N2 Neutrophils, Novel Players in Brain Inflammation After Stroke

I'm sure reducing inflamation after stroke is a good thing. Does your doctor think so? And what is your doctor doing about that?
http://stroke.ahajournals.org/content/44/12/3498.abstract?etoc

Modulation by the PPARγ Agonist Rosiglitazone

1. María Isabel Cuartero, PhD*;
2. Iván Ballesteros, PhD*;
3. Ana Moraga, BSc;
4. Florentino Nombela, MD, PhD;
5. José Vivancos, MD, PhD;
6. John A. Hamilton, PhD;
7. Ángel L. Corbí, PhD;
8. Ignacio Lizasoain, MD, PhD;
9. María A. Moro, PhD

+ Author Affiliations

1. From the Unidad de Investigación Neurovascular, Departamento de Farmacología, Facultad de Medicina, Universidad Complutense, Instituto de Investigación Sanitaria Hospital Clínico San Carlos (IdISSC) and Instituto de Investigación Sanitaria Hospital 12 de Octubre (i+12), Madrid, Spain (M.I.C., I.B., A.M., I.L., M.A.M.); Servicio de Neurología and Instituto de Investigación Sanitaria del Hospital Universitario de La Princesa, Madrid, Spain (F.N., J.V.); Arthritis and Inflammation Research Centre, University of Melbourne and Department of Medicine, Royal Melbourne Hospital, Melbourne, Australia (J.A.H.); and Centro de Investigaciones Biológicas, CSIC, Madrid, Spain (A.L.C.).
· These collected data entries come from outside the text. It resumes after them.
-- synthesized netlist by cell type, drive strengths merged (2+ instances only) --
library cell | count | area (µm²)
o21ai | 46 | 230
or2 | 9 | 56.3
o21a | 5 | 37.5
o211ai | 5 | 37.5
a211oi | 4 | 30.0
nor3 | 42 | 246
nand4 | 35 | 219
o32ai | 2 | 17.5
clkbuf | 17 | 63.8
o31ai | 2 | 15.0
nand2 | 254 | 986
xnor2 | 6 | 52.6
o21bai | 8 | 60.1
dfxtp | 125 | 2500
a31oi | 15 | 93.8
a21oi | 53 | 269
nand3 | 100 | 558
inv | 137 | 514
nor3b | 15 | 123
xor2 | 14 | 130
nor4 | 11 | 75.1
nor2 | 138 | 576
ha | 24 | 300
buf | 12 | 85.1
**src/rtl/uart_rx_pkg.sv**
```systemverilog
// Shared 8N1 UART definitions: frame constants, receiver state encoding and
// baud-timing helpers. The transmitter uses the same constants.
package uart_rx_pkg;

  localparam int   DATA_BITS = 8;
  localparam logic START_BIT = 1'b0;
  localparam logic STOP_BIT  = 1'b1;
  localparam int   CNT_W     = 16;

  typedef enum logic [1:0] {
    ST_IDLE,
    ST_START,
    ST_DATA,
    ST_STOP
  } rx_state_e;

  function automatic int baud_cnt_max(input int clk_freq, input int baud);
    return clk_freq / baud;
  endfunction

  function automatic int half_cnt(input int clk_freq, input int baud);
    return baud_cnt_max(clk_freq, baud) / 2;
  endfunction

endpackage

```
**src/rtl/uart_rx_sync_2ff.sv**
```systemverilog
// Two-flop synchroniser for a single asynchronous input; the reset value is
// chosen per input so that reset release never looks like an edge.
module uart_rx_sync_2ff #(
  parameter logic RESET_VAL = 1'b1
) (
  input  logic clk,
  input  logic resetn,
  input  logic d,
  output logic q
);

  logic meta;

  always_ff @(posedge clk or negedge resetn) begin
    if (!resetn) begin
      meta <= RESET_VAL;
      q    <= RESET_VAL;
    end else begin
      meta <= d;
      q    <= meta;
    end
  end

endmodule

```
**src/rtl/uart_rx.sv**
```systemverilog
// 8N1 UART receiver: mid-bit sampling, one-cycle rx_valid / frame_err pulses.
//
// state    | meaning
// ---------+------------------------------------------------------------
// ST_IDLE  | line idle, waiting for rx_s low
// ST_START | half-bit wait, then confirm the start bit is still low
// ST_DATA  | sample 8 data bits LSB first, one per bit period
// ST_STOP  | sample the stop bit, publish byte or flag a framing error
module uart_rx
  import uart_rx_pkg::*;
#(
  parameter int CLK_FREQ = 125_000_000,
  parameter int BAUD     = 115200
) (
  input  logic       clk,
  input  logic       resetn,
  input  logic       rx,
  output logic [7:0] rx_data,
  output logic       rx_valid,
  output logic       frame_err,
  output logic       busy
);

  localparam int BAUD_CNT_MAX = baud_cnt_max(CLK_FREQ, BAUD);
  localparam int HALF_CNT     = half_cnt(CLK_FREQ, BAUD);

  localparam logic [CNT_W-1:0] BIT_LAST  = CNT_W'(BAUD_CNT_MAX - 1);
  localparam logic [CNT_W-1:0] HALF_LAST = CNT_W'(HALF_CNT - 1);
  localparam logic [2:0]       IDX_LAST  = 3'(DATA_BITS - 1);

  logic                 rx_s;
  rx_state_e            state;
  logic [CNT_W-1:0]     baud_cnt;
  logic [2:0]           bit_idx;
  logic [DATA_BITS-1:0] shift_reg;

  uart_rx_sync_2ff #(
    .RESET_VAL(1'b1)
  ) u_sync (
    .clk   (clk),
    .resetn(resetn),
    .d     (rx),
    .q     (rx_s)
  );

  always_ff @(posedge clk or negedge resetn) begin
    if (!resetn) begin
      state     <= ST_IDLE;
      baud_cnt  <= '0;
      bit_idx   <= '0;
      shift_reg <= '0;
      rx_data   <= '0;
      rx_valid  <= 1'b0;
      frame_err <= 1'b0;
      busy      <= 1'b0;
    end else begin
      rx_valid  <= 1'b0;
      frame_err <= 1'b0;
      case (state)
        ST_IDLE: begin
          if (rx_s == START_BIT) begin
            state    <= ST_START;
            baud_cnt <= '0;
            busy     <= 1'b1;
          end
        end
        ST_START: begin
          if (baud_cnt == HALF_LAST) begin
            baud_cnt <= '0;
            bit_idx  <= '0;
            if (rx_s == START_BIT) begin
              state <= ST_DATA;
            end else begin
              // too short to be a start bit: drop it without any pulse
              state <= ST_IDLE;
              busy  <= 1'b0;
            end
          end else begin
            baud_cnt <= baud_cnt + 1'b1;
          end
        end
        ST_DATA: begin
          if (baud_cnt == BIT_LAST) begin
            baud_cnt           <= '0;
            shift_reg[bit_idx] <= rx_s;
            bit_idx            <= bit_idx + 1'b1;
            if (bit_idx == IDX_LAST) begin
              state <= ST_STOP;
            end
          end else begin
            baud_cnt <= baud_cnt + 1'b1;
          end
        end
        ST_STOP: begin
          if (baud_cnt == BIT_LAST) begin
            // leave at mid-stop-bit so the next start edge is caught early
            baud_cnt <= '0;
            state    <= ST_IDLE;
            busy     <= 1'b0;
            if (rx_s == STOP_BIT) begin
              rx_data  <= shift_reg;
              rx_valid <= 1'b1;
            end else begin
              frame_err <= 1'b1;
            end
          end else begin
            baud_cnt <= baud_cnt + 1'b1;
          end
        end
        default: begin
          state <= ST_IDLE;
          busy  <= 1'b0;
        end
      endcase
    end
  end

endmodule

```
===== config.mk =====
export PLATFORM = sky130hd
export DESIGN_NAME = reset_pulse_gen
export DESIGN_NICKNAME = d
export VERILOG_FILES = /design/src/rtl/reset_pulse_gen.sv
export SDC_FILE = /design/constraint.sdc
export NUM_CORES = 1
export LEC_CHECK = 0
export ABC_CLOCK_PERIOD_IN_PS = 2580
export CORE_ASPECT_RATIO = 0.75
export CORE_MARGIN = 3
export CORE_UTILIZATION = 55
export CTS_BUF_LIST = sky130_fd_sc_hd__clkbuf_4 sky130_fd_sc_hd__clkbuf_8
export CTS_CLUSTER_SIZE = 8
export DETAILED_ROUTE_END_ITERATION = 6
export GPL_TIMING_DRIVEN = 0
export HOLD_SLACK_MARGIN = 0.05
export PLACE_DENSITY_LB_ADDON = 0.25
export REMOVE_ABC_BUFFERS = 1
export SYNTH_ARGS = -nofsm -noshare
export SYNTH_HDL_FRONTEND = slang
export SYNTH_SLANG_ARGS = --single-unit
export TNS_END_PERCENT = 100

===== constraint.sdc =====
create_clock -name clk -period 2.58 [get_ports clk]
set_input_delay 0.645 -clock clk [delete_from_list [all_inputs] [get_ports clk]]
set_output_delay 0.645 -clock clk [all_outputs]
set_load 0.005 [all_outputs]

===== src/rtl/reset_pulse_gen.sv =====
// Raw reset request generator: fixed-width registered reset pulse, then a quiet holdoff window.
// Power-on and synchronous requests both start pulses; req-initiated pulses are counted (saturating).
module reset_pulse_gen #(
  parameter int ASSERT_CYCLES  = 16,
  parameter int HOLDOFF_CYCLES = 8,
  parameter int CNT_W          = 8
) (
  input  logic             clk,
  input  logic             reset,
  input  logic             req,
  output logic             rst_out,
  output logic             busy,
  output logic             done,
  output logic [CNT_W-1:0] rst_count
);

  localparam int MAX_CYC = (ASSERT_CYCLES > HOLDOFF_CYCLES) ? ASSERT_CYCLES : HOLDOFF_CYCLES;
  localparam int CW      = (MAX_CYC > 1) ? $clog2(MAX_CYC) : 1;

  localparam logic [CW-1:0]    ASSERT_LOAD  = CW'(ASSERT_CYCLES - 1);
  localparam logic [CW-1:0]    HOLDOFF_LOAD = CW'(HOLDOFF_CYCLES - 1);
  localparam logic [CW-1:0]    CNT_ZERO     = {CW{1'b0}};
  localparam logic [CW-1:0]    CNT_ONE      = CW'(1);
  localparam logic [CNT_W-1:0] EVT_MAX      = {CNT_W{1'b1}};

  typedef enum logic [1:0] {
    IDLE    = 2'd0,
    ASSERT  = 2'd1,
    HOLDOFF = 2'd2
  } state_t;

  state_t          state_r, state_s;
  logic [CW-1:0]   cnt_r, cnt_s;
  logic            pend_r, pend_s;
  logic            inc_s;
  logic            done_s;

  // Saturating increment of the event counter; never wraps past all-ones.
  function automatic logic [CNT_W-1:0] sat_inc(input logic [CNT_W-1:0] val);
    if (val == EVT_MAX) begin
      sat_inc = val;
    end else begin
      sat_inc = val + CNT_W'(1);
    end
  endfunction

  // State, counter, pending flag and all registered outputs; reset restarts the power-on pulse.
  always_ff @(posedge clk or posedge reset) begin
    if (reset) begin
      state_r   <= ASSERT;
      cnt_r     <= ASSERT_LOAD;
      pend_r    <= 1'b0;
      rst_out   <= 1'b1;
      busy      <= 1'b1;
      done      <= 1'b0;
      rst_count <= {CNT_W{1'b0}};
    end else begin
      state_r <= state_s;
      cnt_r   <= cnt_s;
      pend_r  <= pend_s;
      rst_out <= (state_s == ASSERT);
      busy    <= (state_s != IDLE);
      done    <= done_s;
      if (inc_s) begin
        rst_count <= sat_inc(rst_count);
      end else begin
        rst_count <= rst_count;
      end
    end
  end

  // Next-state logic; a req in ASSERT wins over cnt==0 so the pulse extends from the last req.
  always_comb begin
    state_s = state_r;
    cnt_s   = cnt_r;
    pend_s  = pend_r;
    inc_s   = 1'b0;
    done_s  = 1'b0;
    case (state_r)
      IDLE: begin
        pend_s = 1'b0;
        if (req) begin
          state_s = ASSERT;
          cnt_s   = ASSERT_LOAD;
          inc_s   = 1'b1;
        end else begin
          state_s = IDLE;
        end
      end
      ASSERT: begin
        pend_s = 1'b0;
        if (req) begin
          cnt_s = ASSERT_LOAD;
          inc_s = 1'b1;
        end else if (cnt_r == CNT_ZERO) begin
          state_s = HOLDOFF;
          cnt_s   = HOLDOFF_LOAD;
        end else begin
          cnt_s = cnt_r - CNT_ONE;
        end
      end
      HOLDOFF: begin
        if (cnt_r == CNT_ZERO) begin
          pend_s = 1'b0;
          if (pend_r || req) begin
            state_s = ASSERT;
            cnt_s   = ASSERT_LOAD;
            inc_s   = 1'b1;
          end else begin
            state_s = IDLE;
            done_s  = 1'b1;
          end
        end else begin
          cnt_s  = cnt_r - CNT_ONE;
          pend_s = pend_r | req;
        end
      end
      default: begin
        // Unreachable encoding: park safely in IDLE with a cleared counter.
        state_s = IDLE;
        cnt_s   = CNT_ZERO;
        pend_s  = 1'b0;
      end
    endcase
  end

endmodule


==> results.json <==
{
  "routedWlPerCell_um": 14.47,
  "synth_top_area_cell": "dfrtp_1",
  "rows": 12,
  "skew_ps": 1.395,
  "fin_cells": 128,
  "whs_path_depth": 1,
  "ctsResizeCount": 0,
  "cpPeakStageDelay_ps": 660,
  "worst_slack_ps": 447.4,
  "power_leakage_uw": 0.0004802,
  "setup_viol": 0,
  "reg2reg_to": "rst_count[1]",
  "synth-compound-area-share": 0.2219,
  "synth_top_area_share": 0.2806,
  "clockBufferDepth": 2,
  "critPathKind": "input pin to register",
  "crit-reg2reg-launch": "cnt_r[0]",
  "via_count": 767,
  "grt_overflow": 0,
  "start_kind": "input pin",
  "finalNetCount": 114,
  "start_util": 0.6222,
  "synth_area_per_cell_um2": 10.33,
  "cts_max_level": 1,
  "nFillCells": 129,
  "critical_path.max_fanout": 10,
  "antenna_found_initial": 0,
  "grt_pass1_wl_mm": 3.153,
  "synth-simple-area-share": 0.1543,
  "place.gp.congestion": 0.7813,
  "cpMaxStageDelayCell": "clkdlybuf4s50_1",
  "tightestPinTransition_ps": 665.9,
  "die_h_um": 42.58,
  "dieArea_mm2": 0.002332,
  "antenna_left": 0,
  "cts.clk_slew.worst_paths_ps": 100,
  "vias_per_cell": 5.992,
  "post-route-period-util": 0.8266,
  "relSlewSlack": 0.5556,
  "grt_pass1_vias": 692,
  "p_per_area_mw_per_mm2": 727.5,
  "cts_tree": "done",
  "dp_hpwl_mm": 1.386,
  "ys_top_cells_by_area": "dfrtp_1 28%, dfstp_2 19%, ha_1 3.8%, a21oi_1 3.1%, nor2_1 3.1%",
  "synth_seq_cells": 18,
  "status": "finished clean",
  "irDropWorstVdd_mv": 0.7503,
  "fin_util": 0.7270,
  "synth_fa_ha_area_frac": 0.03827,
  "post_cts_buffers": 0,
  "layout-drive-gt1-share": 0.1402,
  "r2r_setup_slack_ps": 490,
  "period_needed_ps": 2133,
  "synthMuxAreaShare": 0.04337,
  "grt_max_degree": 19,
  "rsz0062_at_grt": "false",
  "synthCells": 95,
  "hold_buffers": 0,
  "routed_wl_mm": 1.852,
  "r2r_cells": 6,
  "placed_cells": 124,
  "cts.sinks": 18,
  "grt_use_total": 0.1869,
  "clock_latency_ps": 290,
  "drcViolationCount": 0,
  "report.final.hold_viol_count": 0,
  "worstHoldStart": "rst_count[7]",
  "maxCapViolations": 0,
  "antenna_cells": 0,
  "synth.distinct_cells": 42,
  "min-delay-path-class": "register to register",
  "drt_iter0_markers": 10,
  "critPathCaptureType": "register",
  "ys_seq_area_frac": 0.4681,
  "ys_warn_count": 0,
  "setup_tns_ps": 0,
  "cp.arrival_ps": 2320,
  "port_buffers": 13,
  "ios": 14,
  "first_pass_iters": 4,
  "maxSlewViolCount": 0,
  "cp.required_ps": 2770,
  "die_w_um": 54.77,
  "fmax_ghz": 0.4689,
  "syn-cell-area_um2": 980.9,
  "synth_top_family_by_area": "compound AO/OA/AOI/OAI gates",
  "areaGrowthSynthToFinish_pct": 16.84,
  "synthXorXnorAreaFrac": 0.02679,
  "hold_end": "rst_count[7]",
  "cts-root-buf": "clkbuf_4",
  "post-place-ws_ps": 142.0,
  "core_mm2": 0.001577,
  "crit_chain": "clkdlybuf4s50_1 -> a21oi_1 -> a21oi_4 -> o31a_2 -> mux2_1",
  "cts_buffers": 3
}
==> kinds of logic (layout without fill, tap and decap cells) <==
logic type / count (synthesis) / in the layout
buf+inv: 10 / 22
xor+xnor: 3 / 3
mux: 4 / 4
fa+ha+maj: 3 / 3
flops: 18 / 18
compound gates: 29 / 29
simple gates: 28 / 28
==> state kept, by name, indices dropped and copies added (netlist names) <==
name,count
pend_r,1
rst_count,8
state_r,2
done,1
busy,1
cnt_r,4
rst_out,1
==> area by class of cell <==
cell class	instances	area, µm²	share of cell area
Clock buffer	4	36.28	0.03166
Inverter	5	18.77	0.01638
Multi-Input combinational cell	67	475.5	0.4148
Sequential cell	18	459.2	0.4007
Tap cell	21	26.28	0.02293
Timing Repair Buffer	13	130.1	0.1135
==> through the flow <==
stage	power, µW	cell area (µm²)	hold slack, ps
after floorplan	525.0	953.4	501.9
after global placement	651.5	1110	504.4
after detailed placement	668.1	1110	507.5
after CTS	844.0	1146	525.5
after global routing	894.5	1146	566.0
final	833.8	1146	518.4
==> synthesized netlist by cell type, drive strengths merged <==
| cell | instances |
|---|---|
| xnor2 | 2 |
| mux2 | 2 |
| o21ai | 2 |
| a21oi | 7 |
| and3 | 2 |
| o31a | 1 |
| o2111a | 1 |
| ha | 3 |
| or3 | 1 |
| a21bo | 1 |
| o22ai | 2 |
| and4b | 1 |
| a22o | 1 |
| dfrtp | 11 |
| or4b | 1 |
| and4 | 1 |
| nand2b | 1 |
| or3b | 1 |
| o21bai | 2 |
| a22oi | 1 |
| o311ai | 1 |
| nor2 | 8 |
| nor3 | 1 |
| o2111ai | 1 |
| o211ai | 1 |
| nor2b | 2 |
| o221a | 1 |
| clkbuf | 2 |
| a41oi | 1 |
| dfstp | 7 |
| nand3 | 3 |
| nand2 | 6 |
| a31oi | 3 |
| xor2 | 1 |
| o31ai | 1 |
| buf | 3 |
| mux2i | 2 |
| inv | 5 |
| o21a | 2 |
==> worst max-delay path by stage <==
stage,start,end,slack (ps),cells after the start
finish,req,rst_count[1],450,5
global route,req,rst_count[1],380,5
CTS,req,rst_count[1],450,5
detailed placement,req,rst_count[1],140,5
global placement,req,rst_count[1],170,5
floorplan,cnt_r[0],rst_count[1],630,6
==> critical path: cells and delay by family <==
kind            cells  cell delay, ps
mux                 1             320
compound gates      3             690
buf+inv             1             660
==> where the power goes <==
part,switching (µW),total (µW),internal (µW)
Sequential,61.9,402,340
Combinational,108,258,150
Clock,87.9,174,86.0
Total,258,834,576
==> placed cells by master (no fill, tap or decap), drive strengths merged, types with 2 or more instances in the layout <==
cell            n
a21oi           7
a31oi           3
and3            2
clkbuf          4
clkdlybuf4s50  13
dfrtp          11
dfstp           7
ha              3
inv             5
mux2            2
mux2i           2
nand2           6
nand3           3
nor2            8
nor2b           2
o21a            2
o21ai           2
o21bai          2
o22ai           2
xnor2           2
==> metal layers <==
| metal | track usage | up-vias | share of wire |
|---|---|---|---|
| met1 | 0.2517 | 371 | 0.49 |
| met5 | 0 | - | 0 |
| met4 | 0.02488 | 0 | 0.0054 |
| met2 | 0.2783 | 21 | 0.45 |
| met3 | 0.08541 | 2 | 0.060 |
| li1 | - | 373 | - |
No activity file was read; power rests on OpenSTA's default activity.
1. Correspondence to María A. Moro, PhD, Unidad de Investigación Neurovascular, Departamento de Farmacología, Facultad de Medicina, Universidad Complutense, Avenida Complutense s/n, 28040, Madrid, Spain. E-mail neurona@med.ucm.es

1. ↵* Drs Cuartero and Ballesteros contributed equally.

Abstract

Background and Purpose—Neutrophils have been traditionally recognized as major mediators of a deleterious inflammatory response in acute ischemic stroke, but their potential as a therapeutic target remains unexplored. Recent evidence indicates that neutrophils may acquire different phenotypes and contribute to resolution of inflammation through the release of anti-inflammatory mediators. Thus, similar to M2 macrophages, neutrophils have been proposed to shift toward an N2 phenotype, a polarization that is peroxisome proliferator-activated receptor-γ dependent in macrophages. We hypothesize that peroxisome proliferator-activated receptor-γ activation with rosiglitazone induces changes in neutrophilic mobilization and phenotype that might influence stroke outcome.

Methods—Brain sections and cell suspensions were prepared from mice exposed to permanent distal middle cerebral artery occlusion. Double immunostaining with stereological counting of brain sections and flow-cytometry analysis of brain cell suspensions were performed.

Results—Rosiglitazone accelerated neutrophil infiltration to the ischemic core, concomitantly to neuroprotection. Some neutrophils (≈31%) expressed M2 markers, namely Ym1 and CD206 (mannose receptor). After treatment with the peroxisome proliferator-activated receptor-γ agonist rosiglitazone, most neutrophils (≈77%) acquired an N2 phenotype. Interestingly, rosiglitazone increased neutrophil engulfment by microglia/macrophages, a clearance that preferentially affected the N2 subset.

Conclusions—We present the first evidence of neutrophil reprogramming toward an N2 phenotype in brain inflammation, which can be modulated by activation of the peroxisome proliferator-activated receptor-γ nuclear receptor. We also show that N2 polarization is associated with an increased neutrophil clearance, thus suggesting that this switch is a crucial event for resolution of inflammation that may participate in neuroprotection.